I am using your original $CLUSTER_CONFIG. Is that right?

spreka commented 2 years ago

@chnlyi Thank you for your interest in the repo. The code was prepared for the DSB2018 competition where $TEST1 was the stage1 test set we used as additional training data in the 2nd stage. When training on your own data, you can leave it as originally in the repo. The real test data goes in the $IMAGES_DIR, these will be used for style transfer learning and the trained model will predict segmentation on them. You don't need to use $ORIGINAL_DATA. The train data was separated to U-Net ($TRAIN_UNET) and Mask R-CNN ($TRAIN_MASKRCNN) in case you want to train on different images. You can use the same data in both places.

The convenience script start_training.sh is suggested to be used for running (it calls run_workflow_trainOnly.sh), where you can set the test image folder location for the variable IMAGES_DIR, these will be copied to the workflow folder kaggle_workflow/outputs/images/ and used in the pipeline.

Let me know if this helps.

chnlyi commented 2 years ago

@spreka Thank you so much for the prompt response. Very helpful!

I understand that the real test data goes in the $IMAGES_DIR, this is for prediction.

What I am trying is using my own annotated images to train the models from scratch. I have my train, validation, and test splits.

  1. The first step of the training pipeline is to do the presegmentation, which uses $IMAGES_DIR data. So should I copy all of my train and validation images into it?
  2. Should I copy my train into $TRAIN_UNET and $TRAIN_MASKRCNN? What about my validation data? (I experimented a few times, but it seems that I have to runGenerateValidationCustom.sh using my validation data and copy both train and validation data into $TRAIN_UNET and $TRAIN_MASKRCNN.)
spreka commented 2 years ago

@chnlyi The presegmentation result is also used in the the pipeline for preparing masks in style transfer learning&prediction, hence $IMAGES_DIR is only for test images, e.g. unlabelled images from the experiment.

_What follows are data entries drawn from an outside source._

===== config.mk =====
export PLATFORM = sky130hd
export DESIGN_NAME = while_loop
export DESIGN_NICKNAME = d
export VERILOG_FILES = /design/src/rtl/while_loop.sv
export SDC_FILE = /design/constraint.sdc
export NUM_CORES = 1
export LEC_CHECK = 0
export ABC_AREA = 1
export CORE_UTILIZATION = 46
export CTS_CLUSTER_DIAMETER = 100
export DETAILED_ROUTE_END_ITERATION = 7
export DONT_BUFFER_PORTS = 1
export REMOVE_ABC_BUFFERS = 1
export SLEW_MARGIN = 10
export SYNTH_ARGS = -nofsm -noshare
export SYNTH_HDL_FRONTEND = slang
export SYNTH_SLANG_ARGS = --single-unit
export TNS_END_PERCENT = 50

===== constraint.sdc =====
create_clock -name clk -period 3.5 [get_ports clk]
set_input_delay 0.7 -clock clk [delete_from_list [all_inputs] [get_ports clk]]
set_output_delay 0.7 -clock clk [all_outputs]
set_load 0.01 [all_outputs]
--- config.mk ---
export PLATFORM = sky130hd
export DESIGN_NAME = seq_player_flat
export DESIGN_NICKNAME = d
export VERILOG_FILES = /design/src/rtl/seq_player_if.sv /design/src/rtl/seq_player.sv /design/src/flat_wrapper.sv
export SDC_FILE = /design/constraint.sdc
export NUM_CORES = 1
export LEC_CHECK = 0
export CORE_ASPECT_RATIO = 1.1
export CORE_MARGIN = 2
export CORE_UTILIZATION = 40
export CTS_CLUSTER_DIAMETER = 80
export DETAILED_ROUTE_END_ITERATION = 8
export RECOVER_POWER = 100
export SYNTH_ARGS = -nofsm -noshare
export SYNTH_HDL_FRONTEND = slang
export SYNTH_SLANG_ARGS = --single-unit
--- constraint.sdc ---
create_clock -name CLOCK_50 -period 4.1 [get_ports CLOCK_50]
set_input_delay 0.41 -clock CLOCK_50 [delete_from_list [all_inputs] [get_ports CLOCK_50]]
set_output_delay 0.41 -clock CLOCK_50 [all_outputs]
set_load 0.03 [all_outputs]
--- src/rtl/seq_player_if.sv ---
// Bundle of playback control, sequence data and LED/status outputs for seq_player.
interface seq_player_if #(
    parameter int unsigned N_ENTRIES = 16,
    parameter int unsigned ENTRY_W   = 4,
    parameter int unsigned LEN_W     = 5
) ();

    logic                           tick;
    logic                           start;
    logic                           abort;
    logic [LEN_W-1:0]               len;
    logic [N_ENTRIES*ENTRY_W-1:0]   seq;
    logic [ENTRY_W-1:0]             leds;
    logic                           busy;
    logic                           done;
    logic [LEN_W-1:0]               idx;

    modport master (
        output tick, start, abort, len, seq,
        input  leds, busy, done, idx
    );

    modport slave (
        input  tick, start, abort, len, seq,
        output leds, busy, done, idx
    );

endinterface

--- src/rtl/seq_player.sv ---
// Plays the latched sequence register out on the LEDs, oldest entry first, one entry per
// SHOW_TICKS ticks. Define SEQ_PLAYER_GAP_EN to insert a dark gap between entries.
module seq_player #(
    parameter int unsigned N_ENTRIES  = 16,
    parameter int unsigned ENTRY_W    = 4,
    parameter int unsigned LEN_W      = 5,
    parameter int unsigned SHOW_TICKS = 2,
    parameter int unsigned GAP_TICKS  = 1
) (
    input  logic          CLOCK_50,
    input  logic          R_n,
    seq_player_if.slave   bus
);

    localparam int unsigned SeqW     = N_ENTRIES * ENTRY_W;
    localparam int unsigned MaxTicks = (SHOW_TICKS > GAP_TICKS) ? SHOW_TICKS : GAP_TICKS;
    localparam int unsigned CntW     = (MaxTicks > 1) ? $clog2(MaxTicks) : 1;

    localparam logic [LEN_W-1:0] LenMax   = LEN_W'(N_ENTRIES);
    localparam logic [CntW-1:0]  ShowLast = CntW'(SHOW_TICKS - 1);
`ifdef SEQ_PLAYER_GAP_EN
    localparam logic [CntW-1:0]  GapLast  = CntW'(GAP_TICKS - 1);
`endif

    typedef enum logic [1:0] {StIdle, StShow, StGap, StFin} state_e;

    state_e              state_q;
    logic [SeqW-1:0]     seq_q;
    logic [LEN_W-1:0]    len_q;
    logic [LEN_W-1:0]    k_q;
    logic [CntW-1:0]     cnt_q;
    logic [ENTRY_W-1:0]  leds_q;
    logic                busy_q;
    logic                done_q;
    logic [LEN_W-1:0]    idx_q;

    logic [LEN_W-1:0]    len_clamped;
    logic [LEN_W-1:0]    k_nxt;

    // Entry k of a len-entry sequence sits at nibble (N_ENTRIES - len + k).
    function automatic logic [ENTRY_W-1:0] entry_at(input logic [SeqW-1:0]  s,
                                                    input logic [LEN_W-1:0] l,
                                                    input logic [LEN_W-1:0] k);
        int unsigned pos;
        pos = N_ENTRIES - 32'(l) + 32'(k);
        return s[pos*ENTRY_W +: ENTRY_W];
    endfunction

    always_comb begin
        len_clamped = (bus.len > LenMax) ? LenMax : bus.len;
        k_nxt       = k_q + LEN_W'(1);
    end

    always_ff @(posedge CLOCK_50 or negedge R_n) begin
        if (!R_n) begin
            state_q <= StIdle;
            seq_q   <= '0;
            len_q   <= '0;
            k_q     <= '0;
            cnt_q   <= '0;
            leds_q  <= '0;
            busy_q  <= 1'b0;
            done_q  <= 1'b0;
            idx_q   <= '0;
        end else begin
            done_q <= 1'b0;
            case (state_q)
                StIdle: begin
                    // abort beats a coincident start; a coincident tick is not counted
                    if (bus.start && !bus.abort) begin
                        seq_q  <= bus.seq;
                        len_q  <= len_clamped;
                        k_q    <= '0;
                        cnt_q  <= '0;
                        idx_q  <= '0;
                        busy_q <= 1'b1;
                        if (len_clamped == '0) begin
                            state_q <= StFin;
                            done_q  <= 1'b1;
                        end else begin
                            state_q <= StShow;
                            leds_q  <= entry_at(bus.seq, len_clamped, '0);
                        end
                    end
                end
                StShow: begin
                    if (bus.abort) begin
                        state_q <= StIdle;
                        leds_q  <= '0;
                        busy_q  <= 1'b0;
                        cnt_q   <= '0;
                    end else if (bus.tick) begin
                        if (cnt_q == ShowLast) begin
                            cnt_q <= '0;
                            idx_q <= k_nxt;
                            if (k_nxt == len_q) begin
                                state_q <= StFin;
                                leds_q  <= '0;
                                done_q  <= 1'b1;
                            end else begin
`ifdef SEQ_PLAYER_GAP_EN
                                state_q <= StGap;
                                leds_q  <= '0;
`else
                                k_q    <= k_nxt;
                                leds_q <= entry_at(seq_q, len_q, k_nxt);
`endif
                            end
                        end else begin
                            cnt_q <= cnt_q + CntW'(1);
                        end
                    end
                end
                StGap: begin
`ifdef SEQ_PLAYER_GAP_EN
                    if (bus.abort) begin
                        state_q <= StIdle;
                        leds_q  <= '0;
                        busy_q  <= 1'b0;
                        cnt_q   <= '0;
                    end else if (bus.tick) begin
                        if (cnt_q == GapLast) begin
                            cnt_q   <= '0;
                            state_q <= StShow;
                            k_q     <= k_nxt;
                            leds_q  <= entry_at(seq_q, len_q, k_nxt);
                        end else begin
                            cnt_q <= cnt_q + CntW'(1);
                        end
                    end
`else
                    state_q <= StIdle;
                    leds_q  <= '0;
                    busy_q  <= 1'b0;
                    cnt_q   <= '0;
`endif
                end
                StFin: begin
                    state_q <= StIdle;
                    leds_q  <= '0;
                    busy_q  <= 1'b0;
                    cnt_q   <= '0;
                end
                default: begin
                    state_q <= StIdle;
                    leds_q  <= '0;
                    busy_q  <= 1'b0;
                    cnt_q   <= '0;
                end
            endcase
        end
    end

    assign bus.leds = leds_q;
    assign bus.busy = busy_q;
    assign bus.done = done_q;
    assign bus.idx  = idx_q;

endmodule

Should I copy my train into $TRAIN_UNET and $TRAIN_MASKRCNN? What about my validation data? (I experimented a few times, but it seems that I have to runGenerateValidationCustom.sh using my validation data and copy both train and validation data into $TRAIN_UNET and $TRAIN_MASKRCNN.)

Yes, copy the train images there. Validation goes in the $VALIDATION folder which will be in kaggle_workflow/outputs/validation by default. Indeed you need to run runGenerateValidationCustom.sh /path/to/validationfolder, the $IMAGES_DIR variable in this script is only used to list the validation images, sorry for the confusing variable names.